*** RECORDS TO PROCESS ***

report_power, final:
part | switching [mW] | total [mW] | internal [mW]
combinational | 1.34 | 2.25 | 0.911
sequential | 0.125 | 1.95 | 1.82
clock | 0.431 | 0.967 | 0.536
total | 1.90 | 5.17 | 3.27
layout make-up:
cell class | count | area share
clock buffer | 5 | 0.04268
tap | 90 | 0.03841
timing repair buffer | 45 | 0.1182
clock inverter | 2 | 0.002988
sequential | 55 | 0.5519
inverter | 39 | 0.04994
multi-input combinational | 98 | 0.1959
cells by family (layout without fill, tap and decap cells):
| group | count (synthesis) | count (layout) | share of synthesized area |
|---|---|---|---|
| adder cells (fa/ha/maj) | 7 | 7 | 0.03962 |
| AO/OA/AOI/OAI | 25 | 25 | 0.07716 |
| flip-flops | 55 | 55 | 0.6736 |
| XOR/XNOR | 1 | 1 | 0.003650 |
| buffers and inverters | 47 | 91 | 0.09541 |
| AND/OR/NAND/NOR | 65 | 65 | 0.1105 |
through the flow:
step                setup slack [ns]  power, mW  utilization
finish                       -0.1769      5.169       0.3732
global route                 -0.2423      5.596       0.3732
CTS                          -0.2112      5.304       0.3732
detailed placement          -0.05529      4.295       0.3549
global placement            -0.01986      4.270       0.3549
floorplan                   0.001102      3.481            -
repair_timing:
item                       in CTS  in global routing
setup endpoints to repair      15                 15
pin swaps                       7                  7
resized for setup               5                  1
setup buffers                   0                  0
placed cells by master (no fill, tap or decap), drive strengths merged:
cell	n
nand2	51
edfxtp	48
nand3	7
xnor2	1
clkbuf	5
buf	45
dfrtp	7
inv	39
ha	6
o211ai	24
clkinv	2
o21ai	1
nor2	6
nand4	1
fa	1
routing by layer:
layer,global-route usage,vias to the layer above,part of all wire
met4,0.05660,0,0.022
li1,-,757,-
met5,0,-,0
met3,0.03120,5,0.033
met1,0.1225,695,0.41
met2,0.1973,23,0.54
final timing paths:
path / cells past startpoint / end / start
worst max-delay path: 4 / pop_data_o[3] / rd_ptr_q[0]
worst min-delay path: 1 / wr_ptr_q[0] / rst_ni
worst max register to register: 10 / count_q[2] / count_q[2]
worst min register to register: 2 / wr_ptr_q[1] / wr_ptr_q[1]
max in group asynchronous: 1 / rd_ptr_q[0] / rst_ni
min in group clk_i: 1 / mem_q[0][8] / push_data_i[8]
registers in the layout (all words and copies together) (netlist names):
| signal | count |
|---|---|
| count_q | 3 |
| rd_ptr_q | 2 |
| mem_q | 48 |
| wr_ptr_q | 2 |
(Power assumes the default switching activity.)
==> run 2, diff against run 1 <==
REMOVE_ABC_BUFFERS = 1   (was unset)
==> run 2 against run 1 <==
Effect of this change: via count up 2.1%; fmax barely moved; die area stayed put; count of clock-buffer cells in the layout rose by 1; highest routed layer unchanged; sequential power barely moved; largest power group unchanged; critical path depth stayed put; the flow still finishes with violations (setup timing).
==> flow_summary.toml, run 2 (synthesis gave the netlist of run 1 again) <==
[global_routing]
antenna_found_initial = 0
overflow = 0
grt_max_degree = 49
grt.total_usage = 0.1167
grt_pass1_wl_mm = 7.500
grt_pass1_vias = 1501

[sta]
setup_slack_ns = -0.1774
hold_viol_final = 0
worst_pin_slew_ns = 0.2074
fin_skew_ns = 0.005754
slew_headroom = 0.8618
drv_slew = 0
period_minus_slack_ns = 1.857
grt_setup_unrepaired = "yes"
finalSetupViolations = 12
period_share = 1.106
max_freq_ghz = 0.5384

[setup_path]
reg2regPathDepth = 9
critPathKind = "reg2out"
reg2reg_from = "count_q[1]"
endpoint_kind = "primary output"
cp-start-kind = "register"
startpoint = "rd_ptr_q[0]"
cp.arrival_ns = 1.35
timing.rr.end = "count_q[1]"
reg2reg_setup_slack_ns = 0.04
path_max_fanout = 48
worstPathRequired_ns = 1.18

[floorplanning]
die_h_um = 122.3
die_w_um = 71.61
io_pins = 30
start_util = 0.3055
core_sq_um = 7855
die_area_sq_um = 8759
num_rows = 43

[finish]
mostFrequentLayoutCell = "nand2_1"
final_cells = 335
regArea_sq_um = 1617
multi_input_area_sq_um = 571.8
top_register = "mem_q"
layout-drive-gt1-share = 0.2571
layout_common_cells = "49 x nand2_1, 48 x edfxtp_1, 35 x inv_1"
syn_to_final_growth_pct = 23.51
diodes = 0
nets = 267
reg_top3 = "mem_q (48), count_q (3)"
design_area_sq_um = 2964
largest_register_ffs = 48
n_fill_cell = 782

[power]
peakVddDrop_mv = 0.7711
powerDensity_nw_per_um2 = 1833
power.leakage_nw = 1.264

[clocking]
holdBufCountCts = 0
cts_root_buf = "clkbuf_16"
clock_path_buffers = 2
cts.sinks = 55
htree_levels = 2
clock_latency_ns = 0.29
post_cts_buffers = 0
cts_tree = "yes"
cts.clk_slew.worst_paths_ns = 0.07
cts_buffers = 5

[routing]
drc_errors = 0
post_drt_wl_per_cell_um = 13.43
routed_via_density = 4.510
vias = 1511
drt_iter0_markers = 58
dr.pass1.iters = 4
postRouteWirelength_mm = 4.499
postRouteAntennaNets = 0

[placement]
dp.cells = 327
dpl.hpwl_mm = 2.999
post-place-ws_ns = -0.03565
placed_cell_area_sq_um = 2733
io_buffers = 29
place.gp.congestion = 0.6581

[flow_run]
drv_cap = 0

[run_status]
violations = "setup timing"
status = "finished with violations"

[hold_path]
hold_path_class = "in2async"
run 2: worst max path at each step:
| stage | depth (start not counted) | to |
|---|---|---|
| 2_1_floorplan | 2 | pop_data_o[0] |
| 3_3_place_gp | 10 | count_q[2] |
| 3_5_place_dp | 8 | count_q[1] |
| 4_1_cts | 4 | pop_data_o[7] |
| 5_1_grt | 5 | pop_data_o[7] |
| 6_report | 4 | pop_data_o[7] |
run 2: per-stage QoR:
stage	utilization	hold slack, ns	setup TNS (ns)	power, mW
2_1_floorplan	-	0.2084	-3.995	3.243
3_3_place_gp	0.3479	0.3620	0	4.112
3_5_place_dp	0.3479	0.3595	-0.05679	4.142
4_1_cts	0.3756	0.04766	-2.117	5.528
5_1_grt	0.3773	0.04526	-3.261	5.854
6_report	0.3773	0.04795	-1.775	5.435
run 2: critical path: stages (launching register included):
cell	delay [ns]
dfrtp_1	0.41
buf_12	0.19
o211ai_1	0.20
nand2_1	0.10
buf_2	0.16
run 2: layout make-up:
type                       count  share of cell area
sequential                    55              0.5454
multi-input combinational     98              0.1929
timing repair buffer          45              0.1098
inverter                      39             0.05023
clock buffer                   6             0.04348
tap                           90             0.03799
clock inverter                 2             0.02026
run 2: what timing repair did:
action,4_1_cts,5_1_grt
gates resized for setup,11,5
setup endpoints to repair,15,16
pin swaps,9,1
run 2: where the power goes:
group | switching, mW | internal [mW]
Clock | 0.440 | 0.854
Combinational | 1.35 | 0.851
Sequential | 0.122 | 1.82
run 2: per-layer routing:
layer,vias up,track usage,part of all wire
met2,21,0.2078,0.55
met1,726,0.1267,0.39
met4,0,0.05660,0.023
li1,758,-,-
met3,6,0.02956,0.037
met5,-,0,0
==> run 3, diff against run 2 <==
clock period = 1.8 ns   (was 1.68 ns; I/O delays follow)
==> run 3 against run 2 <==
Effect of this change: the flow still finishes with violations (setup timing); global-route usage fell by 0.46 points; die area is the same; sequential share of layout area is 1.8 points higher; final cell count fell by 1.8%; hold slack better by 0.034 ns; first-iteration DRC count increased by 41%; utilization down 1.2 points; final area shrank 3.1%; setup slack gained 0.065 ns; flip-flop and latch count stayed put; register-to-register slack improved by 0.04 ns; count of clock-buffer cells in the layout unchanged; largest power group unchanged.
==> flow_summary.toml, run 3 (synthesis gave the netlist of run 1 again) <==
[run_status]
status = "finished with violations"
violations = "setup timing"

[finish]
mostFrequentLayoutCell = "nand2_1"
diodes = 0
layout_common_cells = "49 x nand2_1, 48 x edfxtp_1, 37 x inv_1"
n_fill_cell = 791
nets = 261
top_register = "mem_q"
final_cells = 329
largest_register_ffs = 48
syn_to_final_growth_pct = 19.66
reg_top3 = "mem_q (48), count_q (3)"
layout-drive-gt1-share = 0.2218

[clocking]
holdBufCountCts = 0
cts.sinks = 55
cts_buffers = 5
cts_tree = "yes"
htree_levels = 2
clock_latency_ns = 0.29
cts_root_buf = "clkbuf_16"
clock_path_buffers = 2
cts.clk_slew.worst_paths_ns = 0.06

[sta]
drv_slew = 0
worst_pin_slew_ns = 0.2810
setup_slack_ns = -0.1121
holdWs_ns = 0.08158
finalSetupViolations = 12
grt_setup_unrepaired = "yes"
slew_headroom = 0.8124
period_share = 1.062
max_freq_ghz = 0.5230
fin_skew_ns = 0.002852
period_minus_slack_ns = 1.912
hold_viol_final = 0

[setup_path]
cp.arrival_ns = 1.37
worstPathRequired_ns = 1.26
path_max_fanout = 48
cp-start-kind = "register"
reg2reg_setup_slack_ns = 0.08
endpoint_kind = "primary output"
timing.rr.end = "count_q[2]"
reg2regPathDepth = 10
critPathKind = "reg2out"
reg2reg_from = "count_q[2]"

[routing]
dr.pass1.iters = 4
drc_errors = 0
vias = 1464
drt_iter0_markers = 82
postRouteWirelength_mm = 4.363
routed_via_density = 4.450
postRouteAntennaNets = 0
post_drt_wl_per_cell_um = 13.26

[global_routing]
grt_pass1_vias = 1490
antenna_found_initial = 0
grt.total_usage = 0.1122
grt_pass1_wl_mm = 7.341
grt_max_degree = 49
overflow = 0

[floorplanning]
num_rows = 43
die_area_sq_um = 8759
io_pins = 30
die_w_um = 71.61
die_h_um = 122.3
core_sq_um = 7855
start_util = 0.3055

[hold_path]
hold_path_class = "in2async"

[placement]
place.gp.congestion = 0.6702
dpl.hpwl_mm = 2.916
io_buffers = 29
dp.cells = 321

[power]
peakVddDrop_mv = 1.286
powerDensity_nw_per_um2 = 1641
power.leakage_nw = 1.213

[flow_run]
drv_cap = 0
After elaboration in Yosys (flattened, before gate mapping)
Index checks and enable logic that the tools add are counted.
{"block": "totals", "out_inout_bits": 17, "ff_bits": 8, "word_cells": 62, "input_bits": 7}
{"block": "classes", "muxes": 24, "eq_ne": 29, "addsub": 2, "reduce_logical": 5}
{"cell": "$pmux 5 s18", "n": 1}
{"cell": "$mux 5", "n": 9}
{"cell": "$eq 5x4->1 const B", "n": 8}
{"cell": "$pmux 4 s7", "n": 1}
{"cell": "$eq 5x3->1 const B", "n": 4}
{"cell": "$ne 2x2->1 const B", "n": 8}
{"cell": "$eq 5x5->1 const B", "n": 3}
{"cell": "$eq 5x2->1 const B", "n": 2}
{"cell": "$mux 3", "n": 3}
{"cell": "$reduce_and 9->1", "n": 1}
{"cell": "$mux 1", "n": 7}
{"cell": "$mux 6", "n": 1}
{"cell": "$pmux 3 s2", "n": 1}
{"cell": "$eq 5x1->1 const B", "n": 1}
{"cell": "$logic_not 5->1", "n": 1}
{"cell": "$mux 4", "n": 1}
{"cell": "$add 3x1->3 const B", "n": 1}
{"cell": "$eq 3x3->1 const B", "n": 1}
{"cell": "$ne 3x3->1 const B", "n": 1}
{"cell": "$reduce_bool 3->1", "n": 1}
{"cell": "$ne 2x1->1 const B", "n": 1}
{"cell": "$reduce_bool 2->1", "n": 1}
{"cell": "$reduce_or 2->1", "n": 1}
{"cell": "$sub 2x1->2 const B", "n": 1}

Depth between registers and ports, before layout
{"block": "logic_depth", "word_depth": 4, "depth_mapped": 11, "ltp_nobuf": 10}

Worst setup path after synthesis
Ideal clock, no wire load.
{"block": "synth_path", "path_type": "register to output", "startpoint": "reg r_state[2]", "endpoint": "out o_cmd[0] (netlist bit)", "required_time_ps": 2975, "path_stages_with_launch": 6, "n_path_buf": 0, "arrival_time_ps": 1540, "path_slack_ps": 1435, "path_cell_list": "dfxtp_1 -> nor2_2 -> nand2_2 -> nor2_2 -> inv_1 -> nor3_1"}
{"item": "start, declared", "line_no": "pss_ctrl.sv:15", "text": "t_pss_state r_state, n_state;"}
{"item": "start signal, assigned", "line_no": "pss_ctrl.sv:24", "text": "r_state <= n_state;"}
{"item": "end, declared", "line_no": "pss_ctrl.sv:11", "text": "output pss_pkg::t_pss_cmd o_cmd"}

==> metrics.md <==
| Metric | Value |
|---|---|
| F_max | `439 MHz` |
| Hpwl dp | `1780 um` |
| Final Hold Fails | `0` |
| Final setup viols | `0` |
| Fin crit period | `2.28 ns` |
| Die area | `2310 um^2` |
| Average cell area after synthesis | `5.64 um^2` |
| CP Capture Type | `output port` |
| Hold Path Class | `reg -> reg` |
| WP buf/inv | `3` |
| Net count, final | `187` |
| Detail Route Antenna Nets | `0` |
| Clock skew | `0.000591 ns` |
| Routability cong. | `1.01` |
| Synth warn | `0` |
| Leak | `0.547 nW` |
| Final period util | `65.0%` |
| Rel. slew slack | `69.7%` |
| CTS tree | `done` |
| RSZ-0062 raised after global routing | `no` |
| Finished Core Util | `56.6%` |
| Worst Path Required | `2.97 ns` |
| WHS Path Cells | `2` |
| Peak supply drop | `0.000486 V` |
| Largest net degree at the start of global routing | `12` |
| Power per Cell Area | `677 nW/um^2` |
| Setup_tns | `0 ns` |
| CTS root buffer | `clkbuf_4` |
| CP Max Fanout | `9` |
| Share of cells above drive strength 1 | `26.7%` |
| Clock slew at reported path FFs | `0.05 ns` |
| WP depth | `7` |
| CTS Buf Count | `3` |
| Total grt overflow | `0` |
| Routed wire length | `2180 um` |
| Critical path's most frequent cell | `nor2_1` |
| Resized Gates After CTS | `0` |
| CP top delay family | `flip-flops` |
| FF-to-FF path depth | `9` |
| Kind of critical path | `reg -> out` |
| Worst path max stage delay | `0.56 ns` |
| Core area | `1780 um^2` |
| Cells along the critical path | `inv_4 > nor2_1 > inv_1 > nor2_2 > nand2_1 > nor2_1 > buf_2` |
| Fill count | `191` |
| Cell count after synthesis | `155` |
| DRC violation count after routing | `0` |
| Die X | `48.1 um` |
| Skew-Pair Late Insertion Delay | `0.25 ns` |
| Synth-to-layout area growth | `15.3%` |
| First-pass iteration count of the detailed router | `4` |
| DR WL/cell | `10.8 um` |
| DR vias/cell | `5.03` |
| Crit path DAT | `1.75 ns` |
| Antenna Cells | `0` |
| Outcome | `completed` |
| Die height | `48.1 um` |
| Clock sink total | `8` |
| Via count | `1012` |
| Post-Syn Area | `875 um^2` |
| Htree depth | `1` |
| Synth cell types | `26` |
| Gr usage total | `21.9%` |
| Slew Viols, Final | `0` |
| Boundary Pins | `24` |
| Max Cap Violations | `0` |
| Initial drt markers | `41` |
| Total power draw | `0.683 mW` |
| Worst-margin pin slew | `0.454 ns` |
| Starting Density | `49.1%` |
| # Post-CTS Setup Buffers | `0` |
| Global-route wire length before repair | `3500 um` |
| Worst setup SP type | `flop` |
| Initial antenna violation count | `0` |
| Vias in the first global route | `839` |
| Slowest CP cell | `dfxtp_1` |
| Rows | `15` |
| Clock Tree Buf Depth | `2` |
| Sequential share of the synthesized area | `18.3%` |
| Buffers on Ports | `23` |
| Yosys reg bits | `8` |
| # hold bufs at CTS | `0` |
==> src/rtl/qmsp_pkg.sv <==
// ---------------------------------------------------------------------------
// qmsp_pkg - shared types and constants for the quad motor speed PID
// Register codes, channel payloads, stage records and the fixed divider
// constants of the gain scaling.
// ---------------------------------------------------------------------------
package qmsp_pkg;

  // Configuration register codes
  typedef enum logic [2:0] {
    REG_GAIN_P         = 3'd0,
    REG_GAIN_I         = 3'd1,
    REG_GAIN_D         = 3'd2,
    REG_DUTY_LIMIT     = 3'd3,
    REG_INTEGRAL_LIMIT = 3'd4,
    REG_INVERT_MASK    = 3'd5
  } qmsp_reg_e;

  localparam int unsigned CfgIdxW  = 3;
  localparam int unsigned CfgDataW = 16;

  // Gains are scaled by 100 = 4 * 25. Drop the factor four with a shift, then
  // divide by 25 through a rounded-up reciprocal. The magnitude after the
  // shift stays below 2**31, so a 36-bit reciprocal shift is exact.
  localparam int unsigned GainDivisor = 100;
  localparam int unsigned DivShift    = 2;
  localparam int unsigned DivOdd      = GainDivisor >> DivShift;
  localparam int unsigned MagW        = 31;
  localparam int unsigned RecipShift  = 36;
  localparam int unsigned QuotW       = 27;
  localparam logic [31:0] Recip =
    32'(((64'd1 << RecipShift) + 64'(DivOdd) - 64'd1) / 64'(DivOdd));

  typedef struct packed {
    logic signed [15:0] gain_p;
    logic signed [15:0] gain_i;
    logic signed [15:0] gain_d;
    logic [14:0]        duty_limit;
    logic [14:0]        integral_limit;
    logic [3:0]         invert_mask;
  } qmsp_cfg_t;

  typedef struct packed {
    logic [1:0]         motor_index;
    logic [15:0]        encoder_count;
    logic signed [15:0] target_counts;
  } qmsp_item_t;

  // After the error stage: three gain products
  typedef struct packed {
    logic [1:0]         motor;
    logic               live;
    logic               stop;
    logic signed [15:0] delta;
    logic signed [32:0] prod_p;
    logic signed [31:0] prod_i;
    logic signed [34:0] prod_d;
  } qmsp_s1_t;

  // After the sum stage: sign and pre-shifted magnitude
  typedef struct packed {
    logic [1:0]         motor;
    logic               live;
    logic               stop;
    logic signed [15:0] delta;
    logic               neg;
    logic [MagW-1:0]    mag;
  } qmsp_s2_t;

  // After the reciprocal multiply: increment magnitude
  typedef struct packed {
    logic [1:0]         motor;
    logic               live;
    logic               stop;
    logic signed [15:0] delta;
    logic               neg;
    logic [QuotW-1:0]   quot;
  } qmsp_s3_t;

  typedef struct packed {
    logic [1:0]         motor_number;
    logic signed [15:0] measured_delta;
    logic signed [15:0] drive_level;
    logic [14:0]        duty;
    logic               dir_forward;
    logic               dir_reverse;
  } qmsp_res_t;

  // Stage advance strobes
  typedef struct packed {
    logic s1;
    logic s2;
    logic s3;
    logic res;
  } qmsp_adv_t;

endpackage

==> src/rtl/qmsp_if.sv <==
// ---------------------------------------------------------------------------
// qmsp_if - valid/ready channels of the quad motor speed PID
// Tick request channel, result channel and configuration write channel.
// ---------------------------------------------------------------------------
interface qmsp_req_if;
  logic               valid;
  logic               ready;
  logic [1:0]         motor_index;
  logic [15:0]        encoder_count;
  logic signed [15:0] target_counts;

  modport source (output valid, motor_index, encoder_count, target_counts, input ready);
  modport sink   (input valid, motor_index, encoder_count, target_counts, output ready);
endinterface

interface qmsp_rsp_if;
  logic               valid;
  logic               ready;
  logic [1:0]         motor_number;
  logic signed [15:0] measured_delta;
  logic signed [15:0] drive_level;
  logic [14:0]        duty;
  logic               dir_forward;
  logic               dir_reverse;

  modport source (output valid, motor_number, measured_delta, drive_level, duty,
                  dir_forward, dir_reverse, input ready);
  modport sink   (input valid, motor_number, measured_delta, drive_level, duty,
                  dir_forward, dir_reverse, output ready);
endinterface

interface qmsp_cfg_if;
  logic        valid;
  logic        ready;
  logic [2:0]  index;
  logic [15:0] data;

  modport source (output valid, index, data, input ready);
  modport sink   (input valid, index, data, output ready);
endinterface

==> src/rtl/qmsp_front.sv <==
// ---------------------------------------------------------------------------
// qmsp_front - encoder delta, error, clamped integral and gain products
// Holds per-motor count, error sum and previous error.
// ---------------------------------------------------------------------------
module qmsp_front
  import qmsp_pkg::*;
#(
  parameter int NUM_MOTORS    = 4,
  parameter int COUNTER_START = 32768
) (
  input  logic       clk_i,
  input  logic       rst_ni,
  input  qmsp_cfg_t  cfg_i,
  input  logic       clear_hist_i,
  input  qmsp_item_t item_i,
  input  logic       en_i,
  output qmsp_s1_t   s1_o
);

  localparam int MidxW = (NUM_MOTORS > 1) ? $clog2(NUM_MOTORS) : 1;

  logic [15:0]        last_q    [NUM_MOTORS];
  logic signed [15:0] err_sum_q [NUM_MOTORS];
  logic signed [17:0] prev_q    [NUM_MOTORS];

  logic [MidxW-1:0]   idx;
  logic               live;
  logic               stop;
  logic [15:0]        raw;
  logic signed [15:0] delta;
  logic signed [16:0] err;
  logic signed [17:0] sum;
  logic signed [17:0] lim;
  logic signed [15:0] sum_sat;
  logic signed [18:0] diff;
  qmsp_s1_t           s1_d;
  qmsp_s1_t           s1_q;

  always_comb begin
    idx  = item_i.motor_index[MidxW-1:0];
    live = 32'(item_i.motor_index) < NUM_MOTORS;
    stop = item_i.target_counts == 16'sd0;
    raw  = item_i.encoder_count - last_q[idx];
    if (cfg_i.invert_mask[item_i.motor_index]) begin
      delta = (raw == 16'h8000) ? 16'sh7fff : -$signed(raw);
    end else begin
      delta = $signed(raw);
    end
    err = 17'(item_i.target_counts) - 17'(delta);
    sum = 18'(err_sum_q[idx]) + 18'(err);
    lim = $signed({3'b000, cfg_i.integral_limit});
    if (sum > lim) begin
      sum_sat = lim[15:0];
    end else if (sum < -lim) begin
      sum_sat = 16'(-lim);
    end else begin
      sum_sat = sum[15:0];
    end
    diff = 19'(err) - 19'(prev_q[idx]);

    s1_d.motor  = item_i.motor_index;
    s1_d.live   = live;
    s1_d.stop   = stop;
    s1_d.delta  = live ? delta : 16'sd0;
    s1_d.prod_p = 33'(cfg_i.gain_p) * 33'(err);
    s1_d.prod_i = 32'(cfg_i.gain_i) * 32'(sum_sat);
    s1_d.prod_d = 35'(cfg_i.gain_d) * 35'(diff);
  end

  always_ff @(posedge clk_i or negedge rst_ni) begin
    if (!rst_ni) begin
      for (int m = 0; m < NUM_MOTORS; m++) begin
        last_q[m]    <= COUNTER_START[15:0];
        err_sum_q[m] <= '0;
        prev_q[m]    <= '0;
      end
    end else if (clear_hist_i) begin
      for (int m = 0; m < NUM_MOTORS; m++) begin
        err_sum_q[m] <= '0;
        prev_q[m]    <= '0;
      end
    end else if (en_i && live) begin
      last_q[idx] <= item_i.encoder_count;
      if (stop) begin
        err_sum_q[idx] <= '0;
        prev_q[idx]    <= '0;
      end else begin
        err_sum_q[idx] <= sum_sat;
        prev_q[idx]    <= 18'(err);
      end
    end
  end

  always_ff @(posedge clk_i) begin
    if (en_i) begin
      s1_q <= s1_d;
    end
  end

  assign s1_o = s1_q;

endmodule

*** End of RECORDS TO PROCESS ***

Please copy, exactly and with nothing else, the lines above beginning at the line that has "met2,21,0.2078,0.55" and ending with the line that has "reg2reg_setup_slack_ns = 0.08".

met2,21,0.2078,0.55
met1,726,0.1267,0.39
met4,0,0.05660,0.023
li1,758,-,-
met3,6,0.02956,0.037
met5,-,0,0
==> run 3, diff against run 2 <==
clock period = 1.8 ns   (was 1.68 ns; I/O delays follow)
==> run 3 against run 2 <==
Effect of this change: the flow still finishes with violations (setup timing); global-route usage fell by 0.46 points; die area is the same; sequential share of layout area is 1.8 points higher; final cell count fell by 1.8%; hold slack better by 0.034 ns; first-iteration DRC count increased by 41%; utilization down 1.2 points; final area shrank 3.1%; setup slack gained 0.065 ns; flip-flop and latch count stayed put; register-to-register slack improved by 0.04 ns; count of clock-buffer cells in the layout unchanged; largest power group unchanged.
==> flow_summary.toml, run 3 (synthesis gave the netlist of run 1 again) <==
[run_status]
status = "finished with violations"
violations = "setup timing"

[finish]
mostFrequentLayoutCell = "nand2_1"
diodes = 0
layout_common_cells = "49 x nand2_1, 48 x edfxtp_1, 37 x inv_1"
n_fill_cell = 791
nets = 261
top_register = "mem_q"
final_cells = 329
largest_register_ffs = 48
syn_to_final_growth_pct = 19.66
reg_top3 = "mem_q (48), count_q (3)"
layout-drive-gt1-share = 0.2218

[clocking]
holdBufCountCts = 0
cts.sinks = 55
cts_buffers = 5
cts_tree = "yes"
htree_levels = 2
clock_latency_ns = 0.29
cts_root_buf = "clkbuf_16"
clock_path_buffers = 2
cts.clk_slew.worst_paths_ns = 0.06

[sta]
drv_slew = 0
worst_pin_slew_ns = 0.2810
setup_slack_ns = -0.1121
holdWs_ns = 0.08158
finalSetupViolations = 12
grt_setup_unrepaired = "yes"
slew_headroom = 0.8124
period_share = 1.062
max_freq_ghz = 0.5230
fin_skew_ns = 0.002852
period_minus_slack_ns = 1.912
hold_viol_final = 0

[setup_path]
cp.arrival_ns = 1.37
worstPathRequired_ns = 1.26
path_max_fanout = 48
cp-start-kind = "register"
reg2reg_setup_slack_ns = 0.08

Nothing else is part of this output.